#022

Northbound

into the valley once more

·3 min read

Dear Friend,

Northbound. Weekend Schedule. Trains every half hour crawling up the spine of the South Bay, snakes of striped steel racing along the newly electrified rails. Past flat-roofed homes that have never felt the kiss of snow, parks lush with trees that have never smelled the City air, quiet suburbs that have never heard the cries of traffic in heat. Palo Alto, San Mateo, San Bruno. Names smooth as river stones, left unturned from when the Spaniards rode through wild alfalfa fields tall as their horses, now swallowed into an America that counts Paris, Rome, and Memphis among its legions of paper towns. Mountain View, Menlo Park, Millbrae. Names not quite so smooth, that rise with the rolling hills made verdant by this winter’s rains, that fall with the morning fog that sweeps across the City’s shadow and down into the Long Valley.

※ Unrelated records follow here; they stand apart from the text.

===== config.mk =====
export PLATFORM = sky130hd
export DESIGN_NAME = atp_div
export DESIGN_NICKNAME = d
export VERILOG_FILES = /design/src/rtl/atan2_pade_top_macros.svh /design/src/rtl/atp_pkg.sv /design/src/rtl/atp_div.sv
export SDC_FILE = /design/constraint.sdc
export NUM_CORES = 1
export LEC_CHECK = 0
export ABC_CLOCK_PERIOD_IN_PS = 3200
export CAP_MARGIN = 20
export CORE_ASPECT_RATIO = 1.4
export CORE_UTILIZATION = 35
export CTS_CLUSTER_SIZE = 10
export DETAILED_ROUTE_END_ITERATION = 10
export DONT_BUFFER_PORTS = 1
export GPL_ROUTABILITY_DRIVEN = 1
export PLACE_DENSITY = 0.53
export SLEW_MARGIN = 20
export SYNTH_ARGS = -nofsm -noshare
export SYNTH_HDL_FRONTEND = slang
export SYNTH_SLANG_ARGS = --single-unit

===== constraint.sdc =====
create_clock -name clk -period 3.2 [get_ports clk]
set_input_delay 0 -clock clk [delete_from_list [all_inputs] [get_ports clk]]
set_output_delay 0 -clock clk [all_outputs]
set_load 0.02 [all_outputs]

===== src/rtl/atan2_pade_top_macros.svh =====
// ---------------------------------------------------------------------------
// atan2_pade_top_macros.svh
// Assertion shorthands shared by the atan2 Pade block.
// ---------------------------------------------------------------------------
`ifndef ATAN2_PADE_TOP_MACROS_SVH
`define ATAN2_PADE_TOP_MACROS_SVH

// expr holds at every clock edge outside reset
`define ATP_ASSERT_HOLDS(label, expr, msg) \
  label: assert property (@(posedge clk) disable iff (rst) (expr)) else $error(msg);

// cons holds in the cycle after ante
`define ATP_ASSERT_NEXT(label, ante, cons, msg) \
  label: assert property (@(posedge clk) disable iff (rst) (ante) |=> (cons)) else $error(msg);

`endif


===== src/rtl/atp_pkg.sv =====
// ---------------------------------------------------------------------------
// atp_pkg
// Types, constants and helper functions for the atan2 Pade block.
// ---------------------------------------------------------------------------
package atp_pkg;

  localparam int DEF_COORD_WIDTH     = 16;
  localparam int DEF_ANGLE_FRAC_BITS = 13;

  localparam int RATIO_FRAC = 18;
  localparam int U_W        = RATIO_FRAC + 1;
  localparam int U2_W       = 2 * U_W;
  localparam int A_W        = 41;
  localparam int SPLIT      = 21;
  localparam int REM_W      = 60;
  localparam int TINY_SCALE = 100000;
  localparam int TINY_W     = 17;

  localparam int MID_DEPTH = 4;
  localparam int OUT_DEPTH = 2;

  localparam logic [63:0]    PI_Q60    = 64'h3243F6A8885A308D;
  localparam logic [A_W-1:0] PADE_C15  = A_W'(15) << 36;

  typedef struct packed {
    logic x_zero;
    logic y_pos;
    logic y_neg;
    logic tiny;
    logic fold;
    logic same;
    logic x_neg;
  } atp_cls_t;

  function automatic logic [31:0] atp_pi_fixed(input int f);
    logic [63:0] t;
    t = (PI_Q60 + (64'd1 << (59 - f))) >> (60 - f);
    return t[31:0];
  endfunction

  function automatic logic [31:0] atp_hpi_fixed(input int f);
    logic [63:0] t;
    t = (PI_Q60 + (64'd1 << (60 - f))) >> (61 - f);
    return t[31:0];
  endfunction

endpackage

Oh, California. You are a quality of light, a shade of blue sky, a warmth to the sun. You are the whistling of swaying palms, the chorus of crashing waves, the birdsong that greets me every morning. You are so profligate in your beauty, and yet I know this is only your opening act. For it is nearly Spring, and already the perfume of virgin flowers is heavy in the air, and the earthy scents of gardener's mulch promises lush fields of wildflowers and summergrass. We are due for a Superbloom this year.

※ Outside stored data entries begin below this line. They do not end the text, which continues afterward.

$ cat config.mk
export PLATFORM = sky130hd
export DESIGN_NAME = atp_queue
export DESIGN_NICKNAME = d
export VERILOG_FILES = /design/src/rtl/atp_pkg.sv /design/src/rtl/atp_queue.sv
export VERILOG_INCLUDE_DIRS = /design/src /design/src/rtl
export SDC_FILE = /design/constraint.sdc
export NUM_CORES = 1
export LEC_CHECK = 0
export BUFFER_PORTS_ARGS = -buffer_cell sky130_fd_sc_hd__buf_2
export CORE_MARGIN = 1.5
export CORE_UTILIZATION = 55
export DETAILED_ROUTE_END_ITERATION = 10
export PLACE_DENSITY_LB_ADDON = 0.2
export SETUP_SLACK_MARGIN = 0.02
export SLEW_MARGIN = 10
export SYNTH_ARGS = -nofsm -noshare
export SYNTH_HDL_FRONTEND = slang
export SYNTH_SLANG_ARGS = --single-unit
$ cat constraint.sdc
create_clock -name clk -period 2.9 [get_ports clk]
set_clock_uncertainty 0.1 [all_clocks]
set_input_delay 0.145 -clock clk [delete_from_list [all_inputs] [get_ports clk]]
set_output_delay 0.145 -clock clk [all_outputs]
set_load 0.02 [all_outputs]
$ cat src/rtl/atan2_pade_top_macros.svh
// ---------------------------------------------------------------------------
// atan2_pade_top_macros.svh
// Assertion shorthands shared by the atan2 Pade block.
// ---------------------------------------------------------------------------
`ifndef ATAN2_PADE_TOP_MACROS_SVH
`define ATAN2_PADE_TOP_MACROS_SVH

// expr holds at every clock edge outside reset
`define ATP_ASSERT_HOLDS(label, expr, msg) \
  label: assert property (@(posedge clk) disable iff (rst) (expr)) else $error(msg);

// cons holds in the cycle after ante
`define ATP_ASSERT_NEXT(label, ante, cons, msg) \
  label: assert property (@(posedge clk) disable iff (rst) (ante) |=> (cons)) else $error(msg);

`endif

$ cat src/rtl/atp_pkg.sv
// ---------------------------------------------------------------------------
// atp_pkg
// Types, constants and helper functions for the atan2 Pade block.
// ---------------------------------------------------------------------------
package atp_pkg;

  localparam int DEF_COORD_WIDTH     = 16;
  localparam int DEF_ANGLE_FRAC_BITS = 13;

  localparam int RATIO_FRAC = 18;
  localparam int U_W        = RATIO_FRAC + 1;
  localparam int U2_W       = 2 * U_W;
  localparam int A_W        = 41;
  localparam int SPLIT      = 21;
  localparam int REM_W      = 60;
  localparam int TINY_SCALE = 100000;
  localparam int TINY_W     = 17;

  localparam int MID_DEPTH = 4;
  localparam int OUT_DEPTH = 2;

  localparam logic [63:0]    PI_Q60    = 64'h3243F6A8885A308D;
  localparam logic [A_W-1:0] PADE_C15  = A_W'(15) << 36;

  typedef struct packed {
    logic x_zero;
    logic y_pos;
    logic y_neg;
    logic tiny;
    logic fold;
    logic same;
    logic x_neg;
  } atp_cls_t;

  function automatic logic [31:0] atp_pi_fixed(input int f);
    logic [63:0] t;
    t = (PI_Q60 + (64'd1 << (59 - f))) >> (60 - f);
    return t[31:0];
  endfunction

  function automatic logic [31:0] atp_hpi_fixed(input int f);
    logic [63:0] t;
    t = (PI_Q60 + (64'd1 << (60 - f))) >> (61 - f);
    return t[31:0];
  endfunction

endpackage

$ cat src/rtl/atp_queue.sv
// ---------------------------------------------------------------------------
// atp_queue
// Small first-in first-out queue, power-of-two depth.
// ---------------------------------------------------------------------------
`include "atan2_pade_top_macros.svh"

module atp_queue import atp_pkg::*; #(
  parameter int WIDTH = 8,
  parameter int DEPTH = MID_DEPTH
) (
  input  logic             clk,
  input  logic             rst,
  input  logic             push,
  output logic             full,
  input  logic [WIDTH-1:0] wdata,
  input  logic             pop,
  output logic             empty,
  output logic [WIDTH-1:0] rdata
);

  localparam int AW = $clog2(DEPTH);
  localparam int CW = AW + 1;

  logic [WIDTH-1:0] mem [DEPTH];
  logic [AW-1:0]    wr_ptr;
  logic [AW-1:0]    rd_ptr;
  logic [CW-1:0]    count;
  logic             do_push;
  logic             do_pop;

  assign full    = (count == CW'(DEPTH));
  assign empty   = (count == '0);
  assign do_push = push && !full;
  assign do_pop  = pop && !empty;
  assign rdata   = mem[rd_ptr];

  always_ff @(posedge clk) begin
    if (do_push) begin
      mem[wr_ptr] <= wdata;
    end
  end

  always_ff @(posedge clk) begin
    if (rst) begin
      wr_ptr <= '0;
      rd_ptr <= '0;
      count  <= '0;
    end else begin
      if (do_push) begin
        wr_ptr <= wr_ptr + 1'b1;
      end
      if (do_pop) begin
        rd_ptr <= rd_ptr + 1'b1;
      end
      if (do_push && !do_pop) begin
        count <= count + 1'b1;
      end else if (do_pop && !do_push) begin
        count <= count - 1'b1;
      end
    end
  end

  `ATP_ASSERT_HOLDS(a_count_range, count <= CW'(DEPTH), "queue count out of range")
  `ATP_ASSERT_NEXT(a_count_up, do_push && !do_pop, count == $past(count) + 1'b1, "push lost")
  `ATP_ASSERT_NEXT(a_count_down, do_pop && !do_push, count == $past(count) - 1'b1, "pop lost")

endmodule

======== After elaboration in Yosys (flattened, before gate mapping) ========
Memories as Yosys holds them, arrays and structs flattened. A register that Yosys moved wholly into a read port is not among the register bits.
Cells that the tools add are included.
word-level totals
  register bits ........................... 7
  memory bits (writable) .................. 32
  output and inout bits ................... 10
  logic and storage cells ................. 25
  memories ................................ 1
memory list
  memory  words  bits a word  read ports  clocked after Yosys merged registers in  write ports  line             RTL
  mem     4      8            1           1                                        1            atp_queue.sv:24  logic [WIDTH-1:0] mem [DEPTH];
operators by class
  add/sub/neg operators ................... 4
  equal/unequal tests ..................... 1
  mux-type cells .......................... 6
  reduce and logical (&&, ||, !) cells .... 10
operators by type and width
  kind                                               number
  two-way mux 3 bit                                  2
  adder 2 x 1 -> 2 bit (second input constant)       2
  logical AND 1 bit                                  4
  logical NOT 1 bit                                  4
  two-way mux 2 bit                                  2
  adder 3 x 1 -> 3 bit (second input constant)       1
  equality test 3 bit (second input constant)        1
  logical NOT 3 bit                                  1
  subtractor 3 x 1 -> 3 bit (second input constant)  1
  two-way mux 1 bit                                  2
  nonzero test 2 bit                                 1

======== Logic depth before layout (Yosys ltp) ========
  depth after elaboration ................. 7
  depth in mapped cells ................... 8
  gate-level depth less buffers ........... 8

======== Least setup slack after synthesis ========
No wires, ideal clock.
  path kind ............................... register to register
  start ................................... register count[0]
  end ..................................... register count[2]
  data arrival time ....................... 1.944 ns
  data required time ...................... 2.730 ns
  slack ................................... 0.786 ns
  cell stages (with the launch flop) ...... 9
  buffers on the path ..................... 0
  clock period less this slack ............ 2.114 ns
  cells stage by stage .................... dfxtp_1 nor3b_2 nor2_2 ha_1 inv_1 fa_1 xor2_1 or3_1 a21oi_1
on the way
  cells in the longest elaborated chain, start to end .. 6
  elaborated cells on any way between the ends .. 15
  those cells by class .................... 2 x add/sub; 1 x eq/ne; 2 x mux; 10 x reduce/logical
ends and longest elaborated chain
  what                                 line             RTL
  start: declaration                   atp_queue.sv:27  logic [CW-1:0] count;
  start signal: assignment             atp_queue.sv:56  count <= count + 1'b1;
  start signal: assignment             atp_queue.sv:58  count <= count - 1'b1;
  equality test 3 bit *                atp_queue.sv:31  assign full = (count == CW'(DEPTH));
  named net full                       atp_queue.sv:14  output logic full,
  logical NOT 1 bit *                  atp_queue.sv:33  assign do_push = push && !full;
  logical AND 1 bit *                  atp_queue.sv:33
  named net do_push                    atp_queue.sv:28  logic do_push;
  logical NOT 1 bit                    atp_queue.sv:57  end else if (do_pop && !do_push) begin
  logical AND 1 bit                    atp_queue.sv:57
  nonzero test 2 bit (no source line)  --
Mark *: on every way through the listed nets, which the timed path passes. The rest lies on a longest branch. The select of a mux whose other input is x is not followed.
A chain may end at the register's enable or synchronous reset.

======== Final worst setup path ========
  start ................................... register count[0]
  end ..................................... register count[2]
on the way
  cells in the longest elaborated chain, start to end .. 6
  elaborated cells on any way between the ends .. 15
  those cells by class .................... 2 x add/sub; 1 x eq/ne; 2 x mux; 10 x reduce/logical
ends and longest elaborated chain
  what                                 line
  equality test 3 bit *                atp_queue.sv:31
  logical NOT 1 bit *                  atp_queue.sv:33
  logical AND 1 bit *                  atp_queue.sv:33
  named net do_push                    atp_queue.sv:28
  logical NOT 1 bit                    atp_queue.sv:57
  logical AND 1 bit                    atp_queue.sv:57
  nonzero test 2 bit (no source line)  --
Marks and branches as above.

==> summary.md <==
| Metric | Value |
|---|---|
| Worst-path cell chain | nor3b_2 -> nor2_2 -> ha_1 -> inv_1 -> fa_1 -> xor2_1 -> or3_1 -> a21oi_1 |
| CP max stage delay | approximately 500 ps |
| Setup TNS | 0 ps |
| CTS tree | done |
| Net Sw Power | 0.0004697 W |
| GRT Util Overall | between 15 and 20% |
| Combinational Power Share | ~28% |
| DRC | 0 |
| Cells after Synth | 90 |
| Largest net degree at the start of global routing | 13 |
| Lkg Pwr | 0.7010 nW |
| DIE WIDTH | approximately 57 um |
| Critical Path Fanout Max | 6 |
| VDD IR max | about 0.60 mV |
| Post-CTS Resized | 0 |
| Final Power | about 0.0015 W |
| Routed Antenna Nets | 0 |
| Syn nets | between 100 and 150 |
| Number of diodes | 0 |
| Std-Cell Rows | 19 |
| Clk_lat worst skew | 340 ps |
| Gpl congestion | roughly 0.72 |
| Syn Area/Cell | 18.00 um^2 |
| Vias | ~840 |
| Status | complete, no violations |
| Sequential-to-total area share from yosys stat | 70.42% |
| Ys Warns | 0 |
| Antenna violations before repair | 0 |
| Final WL | approximately 2400 um |
| Slew @ Worst Pin | ~560 ps |
| Pwr/cell area | 793.5 mW/mm^2 |
| Die height | between 50 and 60 um |
| CP Class | register to register |
| CORE AREA | about 0.0028 mm^2 |
| Cell area after synthesis | between 0.0015 and 0.002 mm^2 |
| Max_cap viols | 0 |
| Clk root buf | clkbuf_4 |
| Share of the synthesized area in the top cell type | 59.31% |
| Post-synth top area cell | edfxtp_1 |
| Hold Path Class | primary input to register |
| CP arrival | roughly 2400 ps |
| Sequential Power Share | 52.9% |
| Max Slew Vio Count | 0 |
| Pre-antenna DRT Iters | 4 |
| Initial core utilization | between 50% and 60% |
| Commonest non-fill, non-tap cell in the layout | edfxtp_1 |
| GRT Residual Overflow | 0 |
| Post-layout min period | around 2200 ps |
| Final count of negative-setup-slack endpoints | 0 |
| Critical Path Sink Type | register |
| Final Hold Vio Count | 0 |
| CTS sink count | 41 |
| Crit-path slowest cell | dfxtp_1 |
| DRT iter0 DRCs | 16 |
| Synth-to-layout area growth | 17.37% |
| #FFs+latches synth | 41 |
| Distinct cells, synth | 21 |
| Number of buffers added on ports | 21 |
| Clock Path Buffers | 2 |
| Synth area leaders | edfxtp_1 59%, dfxtp_1 11%, mux4_2 11%, ha_1 3.9%, xor2_1 2.2% |
| Buf/Inv on CP | 1 |
| Full die area | roughly 0.0033 mm^2 |
| Worst R2R Setup Slack | 660 ps |
| CTS clock-pin slew for the worst setup and hold paths | between 100 and 150 ps |
| First-pass GRT wire length | around 3800 um |
| Startpoint Class | register |
| Final Util | between 60% and 70% |
| Number of H-tree levels | 2 |
| Max-Slew Margin vs Limit | 62.72% |
| WP data required | between 3000 and 4000 ps |
| Layout cells sized above 1 | between 30% and 40% |
| Internal power | slightly above 0.001 W |
| Ports | 22 |
| Net Sw Frac | a little under a third |
| Nets@finish | between 100 and 150 |
| RSZ-0062 raised after global routing | false |
| Clock power frac | 18.7% |
| Routed WL per cell | ~15 um |
| HPWL Detailed | ~1600 um |
| Vias/cell | around 5.4 |
| Most frequent cells in the layout | 32 x edfxtp_1, 21 x buf_2, 9 x dfxtp_1, 9 x dlygate4sd3_1, 8 x mux4_2 |
| CTS buffer count | 5 |
| Vias in the first global route | about 870 |
| Fmax | about 450 MHz |
| Crit-path leading delay family | simple AND/OR/NAND/NOR gates |
| Period utilisation layout | between 70 and 80% |
[logic make-up after synthesis]
kind of cell               share of synthesized area, %
DFF                                               70.42
and+or+nand+nor                                   5.714
muxes                                             12.36
buffers and inverters                             1.698
AOI/OAI and AO/OA                                 2.548
adders and majority gates                         5.097
xor gates and xnor gates                          2.162
[registers in the layout (all words and copies together), names as in the netlist, named ones only]
| name | count |
|---|---|
| wr_ptr | 2 |
| mem | 32 |
| count | 3 |
| rd_ptr | 2 |
[final timing paths]
kind                                 from         to  depth (start not counted)
worst min register to register  wr_ptr[1]  wr_ptr[1]                          2
worst max register to register   count[0]   count[2]                          8
worst max-delay path             count[0]   count[2]                          8
worst min-delay path                  pop   register                          4
[per-layer routing]
layer  part of all wire (%)  track usage (%)  routed length (um)
met1                     42            18.86                 995
met5                      0                0                   0
met4                    2.1            10.30                  49
met3                    3.9            4.308                  93
met2                     52            27.59                1219
[stage by stage]
step	setup slack, ps	cells	hold slack (ps)	instance area, um^2
2_1_floorplan	785.9	90	143.9	1620
3_3_place_gp	761.8	139	255.6	1752
4_1_cts	672.9	156	76.86	1902
6_report	659.9	156	88.37	1902
3_5_place_dp	685.7	139	267.5	1752
5_1_grt	551.0	156	98.68	1902
[Yosys cell counts]
master    number
o21ai_0        2
or3_1          2
o31ai_2        1
dfxtp_1        9
nor3b_2        1
fa_1           1
nor3_1         1
edfxtp_1      32
mux4_2         8
ha_1           5
mux2i_1        2
o311ai_1       1
inv_1          4
nor2_1         5
nor2_2         1
buf_2          1
xor2_1         4
clkbuf_1       2
a21oi_1        2
nand2b_1       2
and2_1         4
[worst register-to-register path, stage by stage (launching register included)]
cell	delay (ps)
dfxtp_1	500
nor3b_2	110
nor2_2	210
ha_1	230
inv_1	70
fa_1	380
xor2_1	160
or3_1	300
a21oi_1	140
[cell type report]
class,instances,area (um^2)
clock buffer,6,51.30
clock inverter,2,8.758
fill,199,879.6
inverter,4,15.01
multi-input combinational,42,451.7
sequential,41,1141
tap,31,38.79
timing repair buffer,30,195.2
[what timing repair did]
action | CTS | global route
setup buffers | 0 | 0
endpoints found under the hold margin | 40 | 0
hold buffers | 9 | 0
[power groups by stage]
| stage | Combinational (W) | Sequential, W | Clock [W] |
|---|---|---|---|
| after floorplan | 0.000352 | 0.000766 | 0 |
| after global placement | 0.000413 | 0.000812 | 0 |
| after detailed placement | 0.000422 | 0.000817 | 0 |
| after CTS | 0.000434 | 0.000803 | 0.000291 |
| after global routing | 0.000465 | 0.000815 | 0.000309 |
| final | 0.000429 | 0.000798 | 0.000282 |
No activity file was read; power rests on OpenSTA's default activity.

But you are not without your vices, for you are also the Waymos that have begun to venture down into the South Bay, the billboards boasting "sock-two compliance" to drivers on the "one-oh-one", the herds of researchers and "nine-nine-six startup-preneurs" swarming through the Dogpatch. There is a fever in the Valley, but I suppose that isn't entirely new. There has always been so much boiling beneath your calm, in this cradle of innovation that lies at your heart. This is simply the latest wave of an endless tide.

I am no saint either, for I have returned to don a new mask and play my part in your masquerade. In two weeks, we shall dance, and what a dance it shall be. I must charm the snakes, the saints, the sinners in your garden, to win your love, your favor. Such are the rules, here in the Valley. The game demands to be played, and so it shall be. I must hope that the odds be in my favor.

But right here, right now, there is no dance, no mask, just the quiet of the Caltrain as it shoots up, past South San Francisco and Bayshore and 22nd Street. Today, I am off to the City, to see old friends. The type of friends with which silence may stretch across so many moons, but laughter always feels like warm sunlight when we do fall back together into orbit. With which an unplanned Saturday turns into a joyful memory, and an afternoon becomes a scenic stop along some greater journey.

Together, we will laugh and feast and warm our souls, and the months shall not feel so long as they have been.